_Try it_
Write out each record a second time, exactly.

══ Records provided ══

==> run a <==
==> flow/design.v <==
module binary2deg(
	input i_clk,
	input i_rst,
	input i_start,
	input[63:0] i_decimal,
	input[3:0] i_frccnt,
	output[13:0] o_deg,
	output o_finished
	);
enum {IDLE,D2B1,D2B2,SHIFT,B2D,END} state_w,state_r;
logic[13:0] deg_w,deg_r;
logic[21:0] devider_w,devider_r;
logic[34:0] tmp_w,tmp_r;
logic[63:0] decimal_w,decimal_r;
logic[21:0] binary_w,binary_r;
logic[3:0] cnt_w,cnt_r;
logic[3:0] frccnt_w,frccnt_r;
logic finished;
assign o_finished = finished;
assign o_deg = deg_r;
always@(*) begin
	deg_w = deg_r;
	devider_w = devider_r;
	tmp_w = tmp_r;
	decimal_w = decimal_r;
	binary_w = binary_r;
	cnt_w = cnt_r;
	frccnt_w = frccnt_r;
	state_w = state_r;
	finished = 0;
	case(state_r)
		IDLE: begin
			if(i_start) begin
				state_w = D2B1;
				decimal_w = i_decimal;
				frccnt_w = i_frccnt;
				tmp_w = 0;
			end
			else begin
				state_w = state_r;
				decimal_w = 0;
			end
			binary_w = 0;
			devider_w = 22'b101101000000000000000;
			finished = 0;
		end
		D2B1: begin
			if(decimal_r[3:0] < 10) begin
				tmp_w = (tmp_r >> 4)+(tmp_r >> 5)+(tmp_r >> 8)+(tmp_r >> 9)+(tmp_r >> 12)+(tmp_r >> 13)+{18'd0,decimal_r[3:0],13'd0};
				state_w = state_r;
			end
			else begin
				tmp_w = tmp_r;
				state_w = D2B2;
			end
			decimal_w = decimal_r >> 4;
		end
		D2B2: begin
			if(cnt_r == (frccnt_r - 1)) begin
				state_w = SHIFT;
				cnt_w = 0;
			end
			else begin
				state_w = state_r;
				cnt_w = cnt_r + 1;
			end
			tmp_w = (tmp_r >> 4)+(tmp_r >> 5)+(tmp_r >> 8)+(tmp_r >> 9)+(tmp_r >> 12)+(tmp_r >> 13)+{18'd0,decimal_r[3:0],13'd0};
			decimal_w = decimal_r >> 4;
		end
		SHIFT: begin
			tmp_w = (tmp_r << 3) + (tmp_r << 1);
			if(cnt_r == (frccnt_r - 2)) begin
				state_w = B2D;
				binary_w = tmp_w[21:0];
				cnt_w = 0;
			end
			else begin
				state_w = state_r;
				cnt_w = cnt_r + 1;
			end
		end
		B2D: begin
			if(cnt_r == 13) begin
				state_w = END;
				cnt_w = 0;
			end
			else begin
				state_w = state_r;
				cnt_w = cnt_r + 1;
			end
			if(binary_r < devider_r) begin
				deg_w = {deg_r[12:0],1'b0};
				binary_w = binary_r;
			end
			else begin
				deg_w = {deg_r[12:0],1'b1};
				binary_w = binary_r - devider_r;
			end
			devider_w = devider_r >> 1;
			finished = 0;
		end
		END: begin
			finished = 1;
			state_w = IDLE;
		end
	endcase
end
always@(posedge i_clk or negedge i_rst) begin
	if(!i_rst) begin
		devider_r <= 22'b0101101000000000000000;
		binary_r <= 0;
		deg_r <= 0;
		cnt_r <= 0;
		state_r <= IDLE;
		decimal_r <= 64'd0;
		tmp_r <= 35'd0;
		frccnt_r <= 0;
	end
	else begin
		devider_r <= devider_w;
		binary_r <= binary_w;
		deg_r <= deg_w;
		cnt_r <= cnt_w;
		state_r <= state_w;
		decimal_r <= decimal_w;
		tmp_r <= tmp_w;
		frccnt_r <= frccnt_w;
	end
end
endmodule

═══

_Response to this exercise_
==> run a <==
==> flow/design.v <==
module binary2deg(
	input i_clk,
	input i_rst,
	input i_start,
	input[63:0] i_decimal,
	input[3:0] i_frccnt,
	output[13:0] o_deg,
	output o_finished
	);
enum {IDLE,D2B1,D2B2,SHIFT,B2D,END} state_w,state_r;
logic[13:0] deg_w,deg_r;
logic[21:0] devider_w,devider_r;
logic[34:0] tmp_w,tmp_r;
logic[63:0] decimal_w,decimal_r;
logic[21:0] binary_w,binary_r;
logic[3:0] cnt_w,cnt_r;
logic[3:0] frccnt_w,frccnt_r;
logic finished;
assign o_finished = finished;
assign o_deg = deg_r;
always@(*) begin
	deg_w = deg_r;
	devider_w = devider_r;
	tmp_w = tmp_r;
	decimal_w = decimal_r;
	binary_w = binary_r;
	cnt_w = cnt_r;
	frccnt_w = frccnt_r;
	state_w = state_r;
	finished = 0;
	case(state_r)
		IDLE: begin
			if(i_start) begin
				state_w = D2B1;
				decimal_w = i_decimal;
				frccnt_w = i_frccnt;
				tmp_w = 0;
			end
			else begin
				state_w = state_r;
				decimal_w = 0;
			end
			binary_w = 0;
			devider_w = 22'b101101000000000000000;
			finished = 0;
		end
		D2B1: begin
			if(decimal_r[3:0] < 10) begin
				tmp_w = (tmp_r >> 4)+(tmp_r >> 5)+(tmp_r >> 8)+(tmp_r >> 9)+(tmp_r >> 12)+(tmp_r >> 13)+{18'd0,decimal_r[3:0],13'd0};
				state_w = state_r;
			end
			else begin
				tmp_w = tmp_r;
				state_w = D2B2;
			end
			decimal_w = decimal_r >> 4;
		end
		D2B2: begin
			if(cnt_r == (frccnt_r - 1)) begin
				state_w = SHIFT;
				cnt_w = 0;
			end
			else begin
				state_w = state_r;
				cnt_w = cnt_r + 1;
			end
			tmp_w = (tmp_r >> 4)+(tmp_r >> 5)+(tmp_r >> 8)+(tmp_r >> 9)+(tmp_r >> 12)+(tmp_r >> 13)+{18'd0,decimal_r[3:0],13'd0};
			decimal_w = decimal_r >> 4;
		end
		SHIFT: begin
			tmp_w = (tmp_r << 3) + (tmp_r << 1);
			if(cnt_r == (frccnt_r - 2)) begin
				state_w = B2D;
				binary_w = tmp_w[21:0];
				cnt_w = 0;
			end
			else begin
				state_w = state_r;
				cnt_w = cnt_r + 1;
			end
		end
		B2D: begin
			if(cnt_r == 13) begin
				state_w = END;
				cnt_w = 0;
			end
			else begin
				state_w = state_r;
				cnt_w = cnt_r + 1;
			end
			if(binary_r < devider_r) begin
				deg_w = {deg_r[12:0],1'b0};
				binary_w = binary_r;
			end
			else begin
				deg_w = {deg_r[12:0],1'b1};
				binary_w = binary_r - devider_r;
			end
			devider_w = devider_r >> 1;
			finished = 0;
		end
		END: begin
			finished = 1;
			state_w = IDLE;
		end
	endcase
end
always@(posedge i_clk or negedge i_rst) begin
	if(!i_rst) begin
		devider_r <= 22'b0101101000000000000000;
		binary_r <= 0;
		deg_r <= 0;
		cnt_r <= 0;
		state_r <= IDLE;
		decimal_r <= 64'd0;
		tmp_r <= 35'd0;
		frccnt_r <= 0;
	end
	else begin
		devider_r <= devider_w;
		binary_r <= binary_w;
		deg_r <= deg_w;
		cnt_r <= cnt_w;
		state_r <= state_w;
		decimal_r <= decimal_w;
		tmp_r <= tmp_w;
		frccnt_r <= frccnt_w;
	end
end
endmodule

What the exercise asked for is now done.